### Working data ###
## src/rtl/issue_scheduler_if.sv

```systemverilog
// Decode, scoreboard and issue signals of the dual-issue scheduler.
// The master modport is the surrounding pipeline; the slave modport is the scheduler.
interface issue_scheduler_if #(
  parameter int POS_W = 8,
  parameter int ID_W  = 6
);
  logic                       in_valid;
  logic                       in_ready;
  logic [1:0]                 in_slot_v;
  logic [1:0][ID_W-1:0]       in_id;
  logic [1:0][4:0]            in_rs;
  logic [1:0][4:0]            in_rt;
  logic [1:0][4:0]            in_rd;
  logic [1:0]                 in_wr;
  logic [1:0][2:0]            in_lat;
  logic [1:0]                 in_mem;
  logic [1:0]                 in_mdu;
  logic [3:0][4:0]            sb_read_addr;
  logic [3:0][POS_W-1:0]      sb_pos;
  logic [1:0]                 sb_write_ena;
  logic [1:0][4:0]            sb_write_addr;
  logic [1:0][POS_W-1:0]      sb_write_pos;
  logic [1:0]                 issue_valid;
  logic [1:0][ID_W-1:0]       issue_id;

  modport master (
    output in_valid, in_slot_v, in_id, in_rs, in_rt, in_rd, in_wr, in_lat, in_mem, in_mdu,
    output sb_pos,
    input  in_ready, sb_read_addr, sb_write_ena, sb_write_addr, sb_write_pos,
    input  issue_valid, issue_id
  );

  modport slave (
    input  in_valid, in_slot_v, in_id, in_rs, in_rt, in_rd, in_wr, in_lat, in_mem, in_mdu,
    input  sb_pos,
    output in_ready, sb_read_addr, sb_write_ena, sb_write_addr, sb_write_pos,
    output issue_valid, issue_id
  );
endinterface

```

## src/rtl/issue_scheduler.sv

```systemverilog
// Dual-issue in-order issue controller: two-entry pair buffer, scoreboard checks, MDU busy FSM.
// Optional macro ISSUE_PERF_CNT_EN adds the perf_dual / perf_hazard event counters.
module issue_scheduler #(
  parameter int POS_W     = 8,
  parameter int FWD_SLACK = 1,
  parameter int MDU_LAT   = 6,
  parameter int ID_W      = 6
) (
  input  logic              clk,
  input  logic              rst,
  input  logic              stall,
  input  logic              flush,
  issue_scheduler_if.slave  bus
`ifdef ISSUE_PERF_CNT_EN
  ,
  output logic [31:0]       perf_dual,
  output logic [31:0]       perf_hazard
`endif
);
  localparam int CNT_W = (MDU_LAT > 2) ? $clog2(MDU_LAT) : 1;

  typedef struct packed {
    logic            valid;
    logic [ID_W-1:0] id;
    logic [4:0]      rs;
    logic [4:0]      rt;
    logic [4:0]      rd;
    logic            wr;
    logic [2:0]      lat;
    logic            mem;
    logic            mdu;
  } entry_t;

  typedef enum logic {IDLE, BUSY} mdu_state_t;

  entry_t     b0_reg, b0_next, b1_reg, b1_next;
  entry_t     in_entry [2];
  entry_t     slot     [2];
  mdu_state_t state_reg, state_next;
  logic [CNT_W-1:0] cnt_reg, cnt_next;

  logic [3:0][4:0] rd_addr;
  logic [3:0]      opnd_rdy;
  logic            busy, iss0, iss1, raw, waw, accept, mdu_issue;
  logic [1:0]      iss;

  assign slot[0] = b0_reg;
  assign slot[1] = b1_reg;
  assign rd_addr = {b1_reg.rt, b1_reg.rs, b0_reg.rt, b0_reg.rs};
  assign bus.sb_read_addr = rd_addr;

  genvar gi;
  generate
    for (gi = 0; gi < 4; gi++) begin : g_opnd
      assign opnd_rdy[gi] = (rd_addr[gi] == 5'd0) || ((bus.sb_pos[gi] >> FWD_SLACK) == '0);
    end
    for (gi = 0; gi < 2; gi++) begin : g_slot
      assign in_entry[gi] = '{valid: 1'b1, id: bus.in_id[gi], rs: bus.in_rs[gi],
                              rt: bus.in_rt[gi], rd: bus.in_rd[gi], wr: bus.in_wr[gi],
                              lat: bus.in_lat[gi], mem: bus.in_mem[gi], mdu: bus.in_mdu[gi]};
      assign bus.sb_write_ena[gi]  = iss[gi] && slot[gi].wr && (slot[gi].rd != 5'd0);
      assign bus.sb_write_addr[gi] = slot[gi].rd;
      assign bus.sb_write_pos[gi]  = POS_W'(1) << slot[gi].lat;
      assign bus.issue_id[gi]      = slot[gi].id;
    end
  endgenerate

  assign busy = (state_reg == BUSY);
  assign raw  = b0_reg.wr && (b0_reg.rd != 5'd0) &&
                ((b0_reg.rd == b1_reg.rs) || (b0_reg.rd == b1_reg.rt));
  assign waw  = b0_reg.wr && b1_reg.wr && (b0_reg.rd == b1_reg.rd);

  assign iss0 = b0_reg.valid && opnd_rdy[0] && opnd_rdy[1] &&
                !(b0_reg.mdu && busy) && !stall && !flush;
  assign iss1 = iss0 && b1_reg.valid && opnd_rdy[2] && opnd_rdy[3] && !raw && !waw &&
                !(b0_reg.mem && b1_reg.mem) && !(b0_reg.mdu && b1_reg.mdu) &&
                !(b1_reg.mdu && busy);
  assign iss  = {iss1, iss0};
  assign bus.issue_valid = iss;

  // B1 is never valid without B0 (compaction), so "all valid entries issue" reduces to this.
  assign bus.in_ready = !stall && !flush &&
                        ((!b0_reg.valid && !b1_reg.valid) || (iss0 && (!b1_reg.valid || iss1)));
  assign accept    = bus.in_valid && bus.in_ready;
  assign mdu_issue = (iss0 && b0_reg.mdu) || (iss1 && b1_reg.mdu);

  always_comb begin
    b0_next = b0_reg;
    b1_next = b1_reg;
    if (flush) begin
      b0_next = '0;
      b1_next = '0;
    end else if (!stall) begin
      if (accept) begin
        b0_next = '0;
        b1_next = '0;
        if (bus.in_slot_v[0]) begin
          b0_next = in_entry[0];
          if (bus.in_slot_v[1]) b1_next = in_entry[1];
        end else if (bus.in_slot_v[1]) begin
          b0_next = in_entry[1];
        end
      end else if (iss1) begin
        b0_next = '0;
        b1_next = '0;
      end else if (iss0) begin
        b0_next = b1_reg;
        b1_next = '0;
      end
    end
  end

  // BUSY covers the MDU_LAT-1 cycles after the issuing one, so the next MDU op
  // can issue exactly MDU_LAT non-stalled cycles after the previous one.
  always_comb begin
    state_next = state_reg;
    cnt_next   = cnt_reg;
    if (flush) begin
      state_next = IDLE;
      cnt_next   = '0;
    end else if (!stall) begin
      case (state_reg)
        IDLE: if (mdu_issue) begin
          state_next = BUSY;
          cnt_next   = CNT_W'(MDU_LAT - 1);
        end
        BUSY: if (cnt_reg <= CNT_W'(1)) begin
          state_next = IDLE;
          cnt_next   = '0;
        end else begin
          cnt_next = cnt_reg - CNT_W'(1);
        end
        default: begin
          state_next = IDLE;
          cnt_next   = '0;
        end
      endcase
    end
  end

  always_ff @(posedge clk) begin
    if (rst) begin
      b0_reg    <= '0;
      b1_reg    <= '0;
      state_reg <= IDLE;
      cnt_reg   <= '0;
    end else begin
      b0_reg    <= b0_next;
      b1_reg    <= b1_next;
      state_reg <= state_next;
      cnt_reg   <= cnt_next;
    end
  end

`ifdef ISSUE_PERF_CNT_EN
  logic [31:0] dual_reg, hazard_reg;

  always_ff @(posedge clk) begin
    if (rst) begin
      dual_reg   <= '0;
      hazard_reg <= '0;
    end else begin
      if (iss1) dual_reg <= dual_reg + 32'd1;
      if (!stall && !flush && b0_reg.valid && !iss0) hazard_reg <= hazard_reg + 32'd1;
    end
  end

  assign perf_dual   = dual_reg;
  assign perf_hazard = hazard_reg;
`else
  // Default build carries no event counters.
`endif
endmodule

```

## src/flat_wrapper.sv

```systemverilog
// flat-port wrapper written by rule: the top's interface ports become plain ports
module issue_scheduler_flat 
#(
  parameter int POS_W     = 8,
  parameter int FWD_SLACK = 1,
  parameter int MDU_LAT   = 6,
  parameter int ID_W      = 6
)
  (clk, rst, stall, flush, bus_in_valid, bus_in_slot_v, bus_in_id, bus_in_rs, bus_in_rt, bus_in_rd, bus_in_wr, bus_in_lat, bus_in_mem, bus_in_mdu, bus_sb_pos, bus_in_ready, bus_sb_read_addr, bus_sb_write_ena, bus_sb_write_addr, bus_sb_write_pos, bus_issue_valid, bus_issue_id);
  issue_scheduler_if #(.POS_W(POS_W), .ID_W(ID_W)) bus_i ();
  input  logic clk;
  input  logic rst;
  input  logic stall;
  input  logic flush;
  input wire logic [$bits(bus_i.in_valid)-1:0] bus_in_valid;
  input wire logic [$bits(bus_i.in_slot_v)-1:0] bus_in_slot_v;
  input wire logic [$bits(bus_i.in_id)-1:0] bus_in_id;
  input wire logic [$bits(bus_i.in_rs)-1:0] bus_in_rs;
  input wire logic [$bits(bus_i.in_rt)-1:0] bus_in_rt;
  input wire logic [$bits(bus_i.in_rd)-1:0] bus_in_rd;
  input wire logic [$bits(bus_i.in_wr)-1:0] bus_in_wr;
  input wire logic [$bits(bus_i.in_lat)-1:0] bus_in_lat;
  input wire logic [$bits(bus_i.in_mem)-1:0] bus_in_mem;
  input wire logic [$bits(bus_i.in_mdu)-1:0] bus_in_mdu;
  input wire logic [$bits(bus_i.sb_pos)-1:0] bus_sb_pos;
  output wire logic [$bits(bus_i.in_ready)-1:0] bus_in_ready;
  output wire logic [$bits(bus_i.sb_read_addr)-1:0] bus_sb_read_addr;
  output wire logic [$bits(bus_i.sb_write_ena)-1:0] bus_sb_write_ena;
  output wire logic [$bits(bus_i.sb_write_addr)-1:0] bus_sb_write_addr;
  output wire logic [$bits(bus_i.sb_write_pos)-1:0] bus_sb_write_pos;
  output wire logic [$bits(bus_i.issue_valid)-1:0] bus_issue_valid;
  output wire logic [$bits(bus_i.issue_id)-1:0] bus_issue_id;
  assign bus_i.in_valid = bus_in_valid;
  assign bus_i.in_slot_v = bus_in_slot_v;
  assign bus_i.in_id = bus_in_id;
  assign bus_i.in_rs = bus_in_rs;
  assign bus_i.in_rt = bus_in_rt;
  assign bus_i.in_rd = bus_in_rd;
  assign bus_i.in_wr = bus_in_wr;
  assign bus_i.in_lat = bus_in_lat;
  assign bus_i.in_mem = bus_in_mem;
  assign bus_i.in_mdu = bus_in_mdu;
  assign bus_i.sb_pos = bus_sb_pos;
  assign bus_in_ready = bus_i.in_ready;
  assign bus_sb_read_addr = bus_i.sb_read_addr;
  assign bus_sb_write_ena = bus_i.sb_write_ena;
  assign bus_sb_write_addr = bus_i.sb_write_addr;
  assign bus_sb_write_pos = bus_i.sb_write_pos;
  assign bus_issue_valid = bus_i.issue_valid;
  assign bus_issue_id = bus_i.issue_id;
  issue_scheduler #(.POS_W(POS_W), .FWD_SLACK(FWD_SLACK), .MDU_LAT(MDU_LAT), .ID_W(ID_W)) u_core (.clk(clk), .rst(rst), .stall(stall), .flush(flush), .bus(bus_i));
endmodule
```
###
### Working data ###
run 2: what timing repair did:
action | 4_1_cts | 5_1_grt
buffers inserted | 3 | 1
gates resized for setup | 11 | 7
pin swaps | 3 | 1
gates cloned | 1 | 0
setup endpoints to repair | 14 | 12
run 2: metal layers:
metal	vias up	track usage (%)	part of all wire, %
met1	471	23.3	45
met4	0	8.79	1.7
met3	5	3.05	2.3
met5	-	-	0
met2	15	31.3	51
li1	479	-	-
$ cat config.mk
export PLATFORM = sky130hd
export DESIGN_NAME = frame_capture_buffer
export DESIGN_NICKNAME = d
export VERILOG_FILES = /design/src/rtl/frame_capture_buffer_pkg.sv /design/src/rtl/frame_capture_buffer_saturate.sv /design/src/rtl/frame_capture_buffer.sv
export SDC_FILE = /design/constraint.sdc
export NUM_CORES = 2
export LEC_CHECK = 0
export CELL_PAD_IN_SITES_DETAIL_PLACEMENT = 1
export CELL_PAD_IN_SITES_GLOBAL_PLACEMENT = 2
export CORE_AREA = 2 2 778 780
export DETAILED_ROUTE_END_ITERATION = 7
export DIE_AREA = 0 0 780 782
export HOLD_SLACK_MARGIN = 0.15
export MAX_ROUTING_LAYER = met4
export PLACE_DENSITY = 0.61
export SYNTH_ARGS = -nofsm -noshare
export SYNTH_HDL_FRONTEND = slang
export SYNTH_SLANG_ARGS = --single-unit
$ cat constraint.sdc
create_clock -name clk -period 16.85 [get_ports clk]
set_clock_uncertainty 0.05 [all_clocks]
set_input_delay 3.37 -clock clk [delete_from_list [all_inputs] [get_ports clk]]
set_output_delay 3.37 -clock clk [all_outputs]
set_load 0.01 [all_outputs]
###
### Working data ###
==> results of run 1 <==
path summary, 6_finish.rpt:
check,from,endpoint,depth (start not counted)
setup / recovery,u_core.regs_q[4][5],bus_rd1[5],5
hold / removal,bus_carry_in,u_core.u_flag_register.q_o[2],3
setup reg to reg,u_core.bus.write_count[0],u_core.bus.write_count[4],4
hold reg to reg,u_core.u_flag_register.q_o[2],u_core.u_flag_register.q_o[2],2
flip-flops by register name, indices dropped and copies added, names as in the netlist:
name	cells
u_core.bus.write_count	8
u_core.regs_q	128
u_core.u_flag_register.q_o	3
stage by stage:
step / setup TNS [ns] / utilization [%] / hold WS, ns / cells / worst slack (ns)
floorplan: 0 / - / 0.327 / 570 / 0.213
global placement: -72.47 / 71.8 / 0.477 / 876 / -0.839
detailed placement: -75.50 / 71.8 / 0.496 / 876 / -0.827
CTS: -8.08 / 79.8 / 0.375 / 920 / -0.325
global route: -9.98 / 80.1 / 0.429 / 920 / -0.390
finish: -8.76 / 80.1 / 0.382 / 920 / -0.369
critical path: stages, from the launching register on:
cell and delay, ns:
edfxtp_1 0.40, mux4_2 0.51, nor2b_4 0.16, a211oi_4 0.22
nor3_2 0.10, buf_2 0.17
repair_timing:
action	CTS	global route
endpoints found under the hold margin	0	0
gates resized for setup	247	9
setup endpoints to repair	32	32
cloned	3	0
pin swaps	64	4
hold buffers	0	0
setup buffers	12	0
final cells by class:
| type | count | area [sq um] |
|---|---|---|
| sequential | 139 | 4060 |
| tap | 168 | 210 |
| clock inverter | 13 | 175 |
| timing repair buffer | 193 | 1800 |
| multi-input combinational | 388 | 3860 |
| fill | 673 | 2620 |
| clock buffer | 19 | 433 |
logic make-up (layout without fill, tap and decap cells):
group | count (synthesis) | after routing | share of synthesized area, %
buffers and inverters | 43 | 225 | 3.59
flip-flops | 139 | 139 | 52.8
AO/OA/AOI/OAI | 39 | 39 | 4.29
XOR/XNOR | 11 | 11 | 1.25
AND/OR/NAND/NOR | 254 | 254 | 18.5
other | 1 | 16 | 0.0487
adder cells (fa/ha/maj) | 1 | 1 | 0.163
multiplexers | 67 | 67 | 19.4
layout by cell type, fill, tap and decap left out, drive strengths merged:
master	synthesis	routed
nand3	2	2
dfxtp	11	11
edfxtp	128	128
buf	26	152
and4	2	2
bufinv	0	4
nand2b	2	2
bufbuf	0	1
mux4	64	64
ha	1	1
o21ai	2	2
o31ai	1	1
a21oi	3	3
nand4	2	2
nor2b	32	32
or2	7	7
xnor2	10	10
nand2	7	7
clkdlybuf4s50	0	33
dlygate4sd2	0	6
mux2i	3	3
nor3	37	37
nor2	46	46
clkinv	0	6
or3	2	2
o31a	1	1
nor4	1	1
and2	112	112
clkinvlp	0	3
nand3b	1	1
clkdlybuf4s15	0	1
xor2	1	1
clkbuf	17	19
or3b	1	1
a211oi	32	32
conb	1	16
###
» **What you need to do**:
Beginning with the line above that contains "168 | 210 |", copy each line exactly up to and including the line that contains "logic make-up (layout", and go no further.

» **Answer for this exercise**:
| tap | 168 | 210 |
| clock inverter | 13 | 175 |
| timing repair buffer | 193 | 1800 |
| multi-input combinational | 388 | 3860 |
| fill | 673 | 2620 |
| clock buffer | 19 | 433 |
logic make-up (layout without fill, tap and decap cells):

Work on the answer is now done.